BEGIN
[src/common/charger_pkg.sv]
// charger_pkg: shared constants, carrier structs and state type for the
// buck charger switching and protection controller.
// assumes a 100 MHz system clock; every time is converted to cycles here.
package charger_pkg;

   // clock and time bases
   localparam longint unsigned CLK_HZ = 100_000_000;
   localparam longint unsigned NS_PER_S = 1_000_000_000;
   localparam longint unsigned US_PER_S = 1_000_000;
   localparam longint unsigned MS_PER_S = 1_000;

   // times in their own units
   localparam longint unsigned DEAD_TIME_NS = 20;
   localparam longint unsigned REFRESH_NS = 200;
   localparam longint unsigned INPUT_OVERCURRENT_BLANK_US = 2500;
   localparam longint unsigned INPUT_OVERCURRENT_HOLD_MS = 1300;
   localparam longint unsigned INPUT_OVERCURRENT_WINDOW_S = 90;
   localparam longint unsigned OVP_QUAL_MS = 30;
   localparam longint unsigned BATLOW_HOLD_MS = 1;

   // derived cycle counts, rounded up as least times
   localparam longint unsigned DEAD_CYC = (DEAD_TIME_NS * CLK_HZ + NS_PER_S - 1) / NS_PER_S;
   localparam longint unsigned REFRESH_CYC = (REFRESH_NS * CLK_HZ + NS_PER_S - 1) / NS_PER_S;
   localparam longint unsigned INPUT_OVERCURRENT_BLANK_CYC = (INPUT_OVERCURRENT_BLANK_US * CLK_HZ + US_PER_S - 1) / US_PER_S;
   localparam longint unsigned INPUT_OVERCURRENT_HOLD_CYC = (INPUT_OVERCURRENT_HOLD_MS * CLK_HZ + MS_PER_S - 1) / MS_PER_S;
   localparam longint unsigned INPUT_OVERCURRENT_WINDOW_CYC = INPUT_OVERCURRENT_WINDOW_S * CLK_HZ;
   localparam longint unsigned OVP_QUAL_CYC = (OVP_QUAL_MS * CLK_HZ + MS_PER_S - 1) / MS_PER_S;
   localparam longint unsigned BATLOW_HOLD_CYC = (BATLOW_HOLD_MS * CLK_HZ + MS_PER_S - 1) / MS_PER_S;

   // counter widths and event limits
   localparam int TMR_W = 34;
   localparam int PH_W = 6;
   localparam int EVT_W = 3;
   localparam logic [EVT_W-1:0] FAIL_LIMIT = 3'h7;
   localparam logic [EVT_W-1:0] SHORT_LIMIT = 3'h7;

   // register byte offsets
   localparam logic [7:0] OPTION_OFS = 8'h00;
   localparam logic [7:0] CHG_CUR_OFS = 8'h04;
   localparam logic [7:0] STATUS_OFS = 8'h08;

   // option word fields and reset values
   localparam int OPT_INHIBIT_BIT = 0;
   localparam int OPT_INPUT_OVERCURRENT_LSB = 1;
   localparam int OPT_SHORT_LSB = 7;
   localparam int OPT_FADJ_EN_BIT = 9;
   localparam int OPT_FADJ_UP_BIT = 10;
   localparam logic [15:0] OPTION_RST = 16'h0004;
   localparam logic [15:0] CHG_CUR_RST = 16'h0000;
   localparam logic [1:0] INPUT_OVERCURRENT_OFF = 2'h0;

   // charge current word limits for the peak over-current level select
   localparam logic [15:0] OCP_TH_MID = 16'h0C00;
   localparam logic [15:0] OCP_TH_HIGH = 16'h1800;
   localparam logic [1:0] OCP_LVL_LOW = 2'h0;
   localparam logic [1:0] OCP_LVL_MID = 2'h1;
   localparam logic [1:0] OCP_LVL_HIGH = 2'h2;

   // comparator and sense front-end inputs
   typedef struct packed {
      logic cycle_start;
      logic error_amp_above_ramp;
      logic undercurrent_cmp;
      logic avg_below_low;
      logic avg_above_high;
      logic battery_low_fault;
      logic input_overcurrent;
      logic charge_peak_overcurrent;
      logic battery_overvoltage;
      logic die_above_upper;
      logic die_below_lower;
      logic bootstrap_low;
      logic upper_short;
      logic lower_short;
      logic supply_uvlo;
      logic adapter_detect_low;
   } sense_in_t;

   // gate drive and power path controls
   typedef struct packed {
      logic upper_switch;
      logic lower_switch;
      logic adapter_path_switch;
      logic reverse_block_switch;
      logic battery_path_switch;
      logic discharge_sink;
      logic regulator_ilim_low;
      logic charge_limit_low;
      logic soft_start;
   } gate_out_t;

   // analog trim selections handed to the front-end
   typedef struct packed {
      logic [1:0] input_overcurrent_level;
      logic [1:0] ocp_level;
      logic [1:0] upper_short_level;
      logic freq_adjust_en;
      logic freq_adjust_up;
   } trim_out_t;

   typedef enum logic [2:0] {
      S_IDLE, S_DEAD_HI, S_UPPER, S_DEAD_LO, S_LOWER, S_REFRESH
   } gate_state_t;

endpackage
END
Find "localparam longint unsigned US_PER_S" in the entries above and copy that whole line exactly, then each line after it through the line that contains "localparam longint unsigned INPUT_OVERCURRENT_HOLD_CYC".

Answer to the problem:
   localparam longint unsigned US_PER_S = 1_000_000;
   localparam longint unsigned MS_PER_S = 1_000;

   // times in their own units
   localparam longint unsigned DEAD_TIME_NS = 20;
   localparam longint unsigned REFRESH_NS = 200;
   localparam longint unsigned INPUT_OVERCURRENT_BLANK_US = 2500;
   localparam longint unsigned INPUT_OVERCURRENT_HOLD_MS = 1300;
   localparam longint unsigned INPUT_OVERCURRENT_WINDOW_S = 90;
   localparam longint unsigned OVP_QUAL_MS = 30;
   localparam longint unsigned BATLOW_HOLD_MS = 1;

   // derived cycle counts, rounded up as least times
   localparam longint unsigned DEAD_CYC = (DEAD_TIME_NS * CLK_HZ + NS_PER_S - 1) / NS_PER_S;
   localparam longint unsigned REFRESH_CYC = (REFRESH_NS * CLK_HZ + NS_PER_S - 1) / NS_PER_S;
   localparam longint unsigned INPUT_OVERCURRENT_BLANK_CYC = (INPUT_OVERCURRENT_BLANK_US * CLK_HZ + US_PER_S - 1) / US_PER_S;
   localparam longint unsigned INPUT_OVERCURRENT_HOLD_CYC = (INPUT_OVERCURRENT_HOLD_MS * CLK_HZ + MS_PER_S - 1) / MS_PER_S;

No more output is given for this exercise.